Background information
- Also known as: 9090gate; gatevisions; londonssaviour; Etna;
- Born: Vincenzo Nischal Camille Bhatia 29 January 2005 (age 21) Ilford, East London, England
- Origin: London, England
- Genres: Cloud rap; UK underground rap;
- Occupations: Rapper; record producer;
- Years active: 2020–present
- Label: EtnaVeraVela

Signature

= Fakemink =

British rapper and producer (born 2005)

Vincenzo Nischal Camille Bhatia (born 29 January 2005), known professionally as Fakemink (stylised in lowercase) and previously 9090gate, is an English rapper and producer. He has been credited with popularising the UK underground rap scene.

His notable releases include the viral single "Easter Pink", his debut mixtape, London's Saviour, as well as the EP The Boy Who Cried Terrified.
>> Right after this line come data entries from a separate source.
`design/flow/design.v`:
```
module multiplier (
		   input 	 rst,
                   input 	 clk,
                   input [7:0] 	 in1,
                   input [7:0] 	 in2,
                   output [15:0] out
                  );
   reg [3:0]  stage = 0;
   reg [15:0] accumulator = 0;
   reg [7:0]  in1_shifted = 0;
   reg [15:0] in2_shifted = 0;
   always @(posedge clk) 
     if (rst || stage == 9)
       stage <= 0;
     else
       stage <= stage + 1;
   always @(posedge clk) 
     if (rst) begin
	in1_shifted <= 0;
	in2_shifted <= 0;
     end else if (stage == 0) begin
        in1_shifted <= in1;
        in2_shifted <= in2;
     end else begin
        in1_shifted <= in1_shifted >> 1;
        in2_shifted <= in2_shifted << 1;
     end
   always @(posedge clk)
     if (rst || stage == 9) begin
	accumulator <= 0;
     end else if (in1_shifted[0]) begin
        accumulator <= accumulator + in2_shifted;
     end
   assign out = accumulator;
endmodule
```
[design.v]
module bus_selector 
    #(parameter width = 32)
(
    input sel,
    input [width-1:0] data,
    output [width-1:0] result
);
    assign result = sel ? data : 32'b0;
endmodule
[run.sh]
#!/bin/bash
# OpenROAD 26Q1-2900-gdf79404cd8, Yosys 0.63+post, stock flow scripts
make -C /OpenROAD-flow-scripts/flow DESIGN_CONFIG=/design/flow/config.mk WORK_HOME=/design/flow/orfs finish
File: /design/flow/run.sh
#!/bin/bash
# OpenROAD 26Q1-2900-gdf79404cd8, Yosys 0.63+post, stock flow scripts
make -C /OpenROAD-flow-scripts/flow DESIGN_CONFIG=/design/flow/config.mk WORK_HOME=/design/flow/orfs finish
File: /design/flow/config.mk
export PLATFORM = sky130hd
export DESIGN_NAME = mux
export DESIGN_NICKNAME = mux
export VERILOG_FILES = /design/flow/design.v
export SDC_FILE = /design/flow/constraint.sdc
export NUM_CORES = 4
export LEC_CHECK = 1
export CORE_AREA = 10 10 70 70
export DIE_AREA = 0 0 80 80
File: /design/flow/constraint.sdc
current_design mux

set clk_period 1.0
set clk_io_pct 0.2

create_clock -name clk0 -period $clk_period

set non_clock_inputs [all_inputs -no_clocks]
set_input_delay [expr $clk_period * $clk_io_pct] -clock clk0 $non_clock_inputs
set_output_delay [expr $clk_period * $clk_io_pct] -clock clk0 [all_outputs]
==> design/flow/design.v <==
module alu(a,b,s,y);
	input[3:0]a;
	input[3:0]b;
	input[2:0]s;
	output[7:0]y;
	reg[7:0]y;
	always@(a,b,s)
	begin
		case(s)
			3'b000:y=a+b;
			3'b001:y=a-b;
			3'b010:y=a&b;
			3'b011:y=a|b;
			3'b100:y=4'b1111^a;
			3'b101:y=(4'b1111^a)+1'b1;
			3'b110:y=a*b;
			3'b111:
			begin 
				y=a;
				y=y>>1'b1;
			end
		endcase
	end
endmodule
==> design/flow/run.sh <==
#!/bin/bash
# OpenROAD 26Q1-2900-gdf79404cd8, Yosys 0.63+post, stock flow scripts
make -C /OpenROAD-flow-scripts/flow DESIGN_CONFIG=/design/flow/config.mk WORK_HOME=/design/flow/orfs finish
==> design/flow/config.mk <==
export PLATFORM = sky130hd
export DESIGN_NAME = alu
export DESIGN_NICKNAME = alu
export VERILOG_FILES = /design/flow/design.v
export SDC_FILE = /design/flow/constraint.sdc
export NUM_CORES = 4
export LEC_CHECK = 1
export CORE_AREA = 10 10 90 90
export DIE_AREA = 0 0 100 100
==> design/flow/constraint.sdc <==
current_design alu

set clk_period 6.2
set clk_io_pct 0.2

create_clock -name clk0 -period $clk_period

set non_clock_inputs [all_inputs -no_clocks]
set_input_delay [expr $clk_period * $clk_io_pct] -clock clk0 $non_clock_inputs
set_output_delay [expr $clk_period * $clk_io_pct] -clock clk0 [all_outputs]
==> results_slide.txt <==
Key Metrics from the Run

Flow run
  – Tool warning count: 40
  – Max-cap violations: 0

Placement
  – Post-placement cell area: 1410 um2
  – Port bufs: 19
  – GPL Wtd Cong: 0.920
  – Post-DP HPWL: 2.73 mm

Routing
  – Residual DRC: 0
  – Final ANT Viol Nets: 0
  – DR iter-0 viols: 85
  – Ant diodes: 0
  – Vias: about 1100
  – Average wire per standard cell: 13.2 um
  – DRT Pass-1 Iters: 4
  – Total wire length: 3.22 mm
  – Vias/cell: 4.66

Final timing
  – Final min period: just under 6000 ps
  – TNS Setup: 0 ps
  – Least-Margin Pin Slew: 652 ps
  – Fmax: approximately 0.17 GHz
  – Final setup fails: 0
  – Cycle use final: between 90% and 100%
  – Slew Limit Fails: 0
  – Slew headroom: 56.4%
  – Hold Fails Final Rpt: 0
  – Unrepaired setup endpoints after global routing: no

Critical path
  – Critical Path Max Stage Delay: 550 ps
  – CP Class: input pin to output pin
  – CP required: 4960 ps
  – CP max FO: 2
  – Critical path arrival: 4660 ps
  – Crit path capture type: output pin
  – Buf/Inv on CP: 4
  – Top delay family on crit path: adder cells
  – Most common cell on crit path: fa_1
  – Critical path's slowest cell: fa_1
  – Startpoint Class: input pin
  – Crit-path cells: clkdlybuf4s50_1, nand2_1, fa_1, inv_1, fa_1, inv_1, fa_1, xor2_1, o21ai_0, nand2_1, a32oi_1, clkdlybuf4s50_1

Min path
  – HP Start: a[3]
  – Hold-critical path depth: 5
  – Hold endpoint: y[4]
  – HP Class: input pin to output pin

Floorplanning
  – Core Util at FP: 18.1%
  – Row cnt: 29
  – Die area: 10000 um2
  – I/O Pins: 19
  – Die width: 100 um
  – Core footprint: 6280 um2
  – Die extent in y: 100 um

Layout
  – Layout Area Growth over Synthesis: 24.1%
  – # fillers: 694
  – CLK BUF: 0
  – Finished Cell Area: 1410 um2
  – Sequential cell count: 0
  – FF/Latch Area: 0 um2
  – Layout cells sized above 1: ~5.4%
  – Most common logic cell in the routed design: ha_1
  – Most numerous logic cells after layout: ha_1 (25), inv_1 (20), clkdlybuf4s50_1 (19)
  – Comb. cell area: 1020 um2

Global routing
  – GRT Total Usage: roughly 6.4%
  – Antenna violations before repair: 0
  – Global-route wire length before repair: between 5 and 6 mm
  – Total gr overflow: 0
  – Vias in the first global route: about 1100
  – Largest net degree at the start of global routing: 20

Logic synthesis
  – Area of the mapped netlist: roughly 1100 um2
  – Avg Cell Area, Syn: 7.52 um2
  – Post-synth seq share: 0%
  – Synth unique cells: 40
  – Synth warnings: 1
  – Yosys stat chip area: roughly 1100 um2
  – Post-Syn Instances: about 150
  – Yosys cell count: 151

Run status
  – Status: complete, no violations

Power
  – Leakage: 0.000627 uW
  – PD cells: 75.5 nW/um2
  – Max VDD drop: about 24 uV

Clock network
  – Hold-fix buffers at CTS: 0
  – Setup bufs post-CTS: 0
  – PostCTS Resize Cnt: 0
[area by class of cell]
class | instances | share of cell area (%)
well taps | 77 | 6.84
repair buffers | 22 | 15.1
inverters | 21 | 5.60
multi-input cells | 124 | 72.5
[through the flow]
step	power [uW]	hold slack, ps	utilization [%]	setup slack [ps]	cells
after floorplan	69.0	2630	-	1330	151
after global placement	107	3840	22.4	227	244
after detailed placement	107	3850	22.4	231	244
after CTS	108	3850	22.4	229	244
after global routing	121	3890	22.4	61.3	244
final	106	3830	22.4	305	244
[layer usage]
metal  wire length [um]  track usage, %  part of all wire, %  vias to the layer above
met5                  0               0                    0                        -
met4                  0               0                    0                        0
met3                215           0.763                  6.7                        0
met2               1550            11.0                   48                       37
met1               1460            9.05                   45                      536
li1                   -               -                    -                      564
[synth_stat cells, drive strengths merged, types with 2 or more instances]
| master | n | share of area (%) |
|---|---|---|
| inv | 21 | 6.9 |
| a221oi | 2 | 1.5 |
| nor2 | 15 | 5.0 |
| o31ai | 2 | 1.3 |
| a211oi | 2 | 1.3 |
| o21a | 3 | 2.0 |
| nand3 | 4 | 1.8 |
| ha | 25 | 28 |
| nor3b | 3 | 2.0 |
| a31oi | 2 | 1.1 |
| buf | 5 | 2.8 |
| nand2 | 7 | 2.3 |
| nor3 | 7 | 4.0 |
| a22oi | 3 | 2.0 |
| nor2b | 3 | 1.7 |
| o21ai | 11 | 4.9 |
| a21oi | 6 | 2.6 |
| nand2b | 4 | 2.2 |
| fa | 6 | 11 |
| xor2 | 4 | 3.1 |
[tightest hold or removal path: cells and delay by family]
kind	cells	cell delay [ps]
simple gates	2	170
compound gates	1	130
buf+inv	2	1050
[how the worst max path moves through the flow]
stage	from	endpoint	slack, ps	cells past startpoint
CTS	a[0]	y[4]	230	12
global route	a[0]	y[4]	60	12
finish	a[0]	y[4]	300	12
[power by group]
part | internal [uW] | switching [uW] | total, uW
Combinational | 51.0 | 55.4 | 106
Sequential | 0 | 0 | 0
Clock | 0 | 0 | 0
[kinds of logic after synthesis]
logic type | share of synthesized area (%)
compound gates | 26.5
buf+inv | 10.0
fa+ha+maj | 38.1
simple gates | 20.6
xor+xnor | 3.86
mux | 0.882
Power and IR drop assume default switching activity.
His debut studio album, Terrified, released on 22 May 2026.

==Early life==
Vincenzo Nischal Camille Bhatia was born on 29 January 2005 in Ilford, East London and was raised there subsequently until the age of 5. After which, his family moved to the town of Basildon in Essex. He is of Indian Punjabi and Algerian descent. He began making music in FL Studio when he was nine years old, on a pirated version of FL Studio from his father's hard drive.

==Career==
Camille began his career under the name 9090gate; his first track on Spotify, "Tropical Remix", was a collaborative effort with fellow British rapper EsDeeKid and was listed to have been released August 19th 2024.

Camille released his debut mixtape, London's Saviour, on 22 December 2023, shortly before adopting the stage name Fakemink. In 2024, he released over fifty singles. His 2025 single "Easter Pink" went viral and Pitchfork described it as "Bloghouse meets cloud rap."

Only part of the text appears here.